→ **What is expected**
Check every line below for the string "finish". Copy the ones that have it.

#####

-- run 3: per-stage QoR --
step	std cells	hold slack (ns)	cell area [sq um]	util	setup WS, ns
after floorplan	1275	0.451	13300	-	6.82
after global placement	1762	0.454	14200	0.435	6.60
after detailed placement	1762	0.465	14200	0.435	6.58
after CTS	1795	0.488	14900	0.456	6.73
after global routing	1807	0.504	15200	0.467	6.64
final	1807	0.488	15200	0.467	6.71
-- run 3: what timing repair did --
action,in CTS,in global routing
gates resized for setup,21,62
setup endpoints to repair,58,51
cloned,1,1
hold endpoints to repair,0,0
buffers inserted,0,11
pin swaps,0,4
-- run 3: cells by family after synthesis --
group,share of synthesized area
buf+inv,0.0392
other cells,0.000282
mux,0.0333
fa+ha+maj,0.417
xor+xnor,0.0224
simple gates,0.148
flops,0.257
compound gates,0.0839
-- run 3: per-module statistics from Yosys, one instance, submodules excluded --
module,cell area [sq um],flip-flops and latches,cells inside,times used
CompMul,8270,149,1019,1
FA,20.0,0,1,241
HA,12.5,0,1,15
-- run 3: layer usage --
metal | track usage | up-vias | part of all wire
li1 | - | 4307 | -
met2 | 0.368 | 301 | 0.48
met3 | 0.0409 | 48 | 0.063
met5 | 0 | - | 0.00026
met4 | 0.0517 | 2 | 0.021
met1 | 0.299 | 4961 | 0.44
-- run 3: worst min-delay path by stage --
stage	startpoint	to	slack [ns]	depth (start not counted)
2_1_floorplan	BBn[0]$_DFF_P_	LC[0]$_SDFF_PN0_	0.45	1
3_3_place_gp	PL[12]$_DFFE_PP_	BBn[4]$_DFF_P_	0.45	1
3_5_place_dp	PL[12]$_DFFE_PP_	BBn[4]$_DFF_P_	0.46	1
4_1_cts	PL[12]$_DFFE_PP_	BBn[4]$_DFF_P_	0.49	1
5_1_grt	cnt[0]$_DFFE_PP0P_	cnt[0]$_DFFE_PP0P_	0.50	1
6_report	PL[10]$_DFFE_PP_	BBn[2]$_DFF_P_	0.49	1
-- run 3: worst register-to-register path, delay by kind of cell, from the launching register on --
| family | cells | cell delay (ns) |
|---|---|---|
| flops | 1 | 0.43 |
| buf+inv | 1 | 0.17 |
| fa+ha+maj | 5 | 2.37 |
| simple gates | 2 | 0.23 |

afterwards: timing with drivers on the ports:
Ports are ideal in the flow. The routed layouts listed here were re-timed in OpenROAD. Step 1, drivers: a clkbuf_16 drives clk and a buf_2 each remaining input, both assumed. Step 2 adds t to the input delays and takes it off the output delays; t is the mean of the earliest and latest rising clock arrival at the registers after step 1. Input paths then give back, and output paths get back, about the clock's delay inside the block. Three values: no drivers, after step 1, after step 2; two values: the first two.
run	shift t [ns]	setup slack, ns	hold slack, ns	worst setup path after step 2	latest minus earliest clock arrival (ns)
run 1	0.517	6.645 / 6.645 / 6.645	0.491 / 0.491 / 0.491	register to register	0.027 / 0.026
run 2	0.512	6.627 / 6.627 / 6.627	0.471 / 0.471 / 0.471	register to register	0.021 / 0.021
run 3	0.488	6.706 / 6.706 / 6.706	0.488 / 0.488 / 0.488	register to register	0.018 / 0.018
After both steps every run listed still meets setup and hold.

#####

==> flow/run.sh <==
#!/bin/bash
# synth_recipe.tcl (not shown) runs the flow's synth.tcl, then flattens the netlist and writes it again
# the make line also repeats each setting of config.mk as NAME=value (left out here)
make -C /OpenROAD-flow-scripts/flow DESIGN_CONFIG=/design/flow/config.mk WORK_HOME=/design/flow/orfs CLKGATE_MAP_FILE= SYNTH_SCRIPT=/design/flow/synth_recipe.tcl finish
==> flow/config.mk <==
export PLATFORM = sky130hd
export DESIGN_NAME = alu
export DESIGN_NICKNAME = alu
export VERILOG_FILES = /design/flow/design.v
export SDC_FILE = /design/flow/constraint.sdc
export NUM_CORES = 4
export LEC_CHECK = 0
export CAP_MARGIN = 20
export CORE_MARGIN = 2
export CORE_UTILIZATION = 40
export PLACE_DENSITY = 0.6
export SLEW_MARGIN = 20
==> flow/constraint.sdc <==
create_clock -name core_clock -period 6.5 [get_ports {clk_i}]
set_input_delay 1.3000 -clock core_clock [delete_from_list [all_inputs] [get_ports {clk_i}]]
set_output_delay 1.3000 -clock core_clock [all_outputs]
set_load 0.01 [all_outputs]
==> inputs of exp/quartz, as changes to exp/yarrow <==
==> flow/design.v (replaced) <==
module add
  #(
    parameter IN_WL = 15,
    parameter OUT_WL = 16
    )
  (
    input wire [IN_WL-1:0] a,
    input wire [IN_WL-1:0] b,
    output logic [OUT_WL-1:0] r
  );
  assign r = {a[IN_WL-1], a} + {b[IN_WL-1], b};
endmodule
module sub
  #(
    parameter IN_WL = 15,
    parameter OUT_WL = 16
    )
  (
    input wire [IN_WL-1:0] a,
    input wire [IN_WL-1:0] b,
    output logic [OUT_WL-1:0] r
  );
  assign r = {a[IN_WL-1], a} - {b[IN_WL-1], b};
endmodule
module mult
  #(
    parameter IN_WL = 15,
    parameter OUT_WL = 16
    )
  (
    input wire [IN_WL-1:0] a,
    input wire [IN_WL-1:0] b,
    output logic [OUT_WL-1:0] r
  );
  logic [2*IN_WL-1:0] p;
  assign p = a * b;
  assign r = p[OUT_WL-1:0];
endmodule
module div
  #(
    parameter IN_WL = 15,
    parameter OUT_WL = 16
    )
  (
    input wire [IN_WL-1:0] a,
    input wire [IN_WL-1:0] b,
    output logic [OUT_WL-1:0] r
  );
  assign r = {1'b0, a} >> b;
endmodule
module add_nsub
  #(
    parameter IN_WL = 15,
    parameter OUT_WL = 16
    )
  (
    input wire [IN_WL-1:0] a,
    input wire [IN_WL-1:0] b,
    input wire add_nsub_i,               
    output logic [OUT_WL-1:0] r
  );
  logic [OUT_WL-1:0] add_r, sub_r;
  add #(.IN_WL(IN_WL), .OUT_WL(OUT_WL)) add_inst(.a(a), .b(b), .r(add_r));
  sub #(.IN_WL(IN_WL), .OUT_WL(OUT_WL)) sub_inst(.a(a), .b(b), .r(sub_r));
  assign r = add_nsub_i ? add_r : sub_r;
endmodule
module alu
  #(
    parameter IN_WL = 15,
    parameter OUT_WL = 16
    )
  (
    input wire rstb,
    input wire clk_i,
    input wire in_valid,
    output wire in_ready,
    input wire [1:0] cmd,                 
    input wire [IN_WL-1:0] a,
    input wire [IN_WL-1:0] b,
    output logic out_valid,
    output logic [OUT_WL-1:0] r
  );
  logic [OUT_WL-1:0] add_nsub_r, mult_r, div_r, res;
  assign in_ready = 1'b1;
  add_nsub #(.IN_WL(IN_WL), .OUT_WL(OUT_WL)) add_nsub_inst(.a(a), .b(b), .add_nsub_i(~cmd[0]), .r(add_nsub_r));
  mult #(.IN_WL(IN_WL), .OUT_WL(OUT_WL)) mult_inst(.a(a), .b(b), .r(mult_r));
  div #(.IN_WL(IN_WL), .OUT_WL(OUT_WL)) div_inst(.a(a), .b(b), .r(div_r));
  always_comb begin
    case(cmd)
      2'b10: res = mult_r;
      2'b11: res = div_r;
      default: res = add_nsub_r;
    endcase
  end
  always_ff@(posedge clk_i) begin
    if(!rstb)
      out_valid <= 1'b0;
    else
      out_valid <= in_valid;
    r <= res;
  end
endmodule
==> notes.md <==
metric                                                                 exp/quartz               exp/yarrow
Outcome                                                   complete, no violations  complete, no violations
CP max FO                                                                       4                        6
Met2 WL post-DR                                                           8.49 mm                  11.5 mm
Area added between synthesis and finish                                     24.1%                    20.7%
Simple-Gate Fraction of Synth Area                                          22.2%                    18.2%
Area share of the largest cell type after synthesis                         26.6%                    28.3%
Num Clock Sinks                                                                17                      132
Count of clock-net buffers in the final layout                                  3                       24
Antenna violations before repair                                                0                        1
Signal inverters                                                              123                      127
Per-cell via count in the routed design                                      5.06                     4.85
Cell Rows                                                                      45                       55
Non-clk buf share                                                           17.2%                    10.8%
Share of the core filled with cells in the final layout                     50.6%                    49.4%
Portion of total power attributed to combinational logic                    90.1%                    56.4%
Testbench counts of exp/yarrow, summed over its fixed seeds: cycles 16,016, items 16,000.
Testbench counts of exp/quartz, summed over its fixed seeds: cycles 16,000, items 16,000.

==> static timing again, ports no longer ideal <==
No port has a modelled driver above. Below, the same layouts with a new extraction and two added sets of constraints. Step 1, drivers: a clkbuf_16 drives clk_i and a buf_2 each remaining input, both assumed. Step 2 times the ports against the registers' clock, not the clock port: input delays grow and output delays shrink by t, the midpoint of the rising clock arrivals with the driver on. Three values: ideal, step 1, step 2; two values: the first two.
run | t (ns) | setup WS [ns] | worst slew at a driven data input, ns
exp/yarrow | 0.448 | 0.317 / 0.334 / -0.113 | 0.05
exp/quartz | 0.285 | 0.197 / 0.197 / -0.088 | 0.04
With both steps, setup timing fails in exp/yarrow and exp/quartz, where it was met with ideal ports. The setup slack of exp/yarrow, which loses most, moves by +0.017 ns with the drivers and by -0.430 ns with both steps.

#####

→ **Result of this task**
make -C /OpenROAD-flow-scripts/flow DESIGN_CONFIG=/design/flow/config.mk WORK_HOME=/design/flow/orfs CLKGATE_MAP_FILE= SYNTH_SCRIPT=/design/flow/synth_recipe.tcl finish
Area added between synthesis and finish                                     24.1%                    20.7%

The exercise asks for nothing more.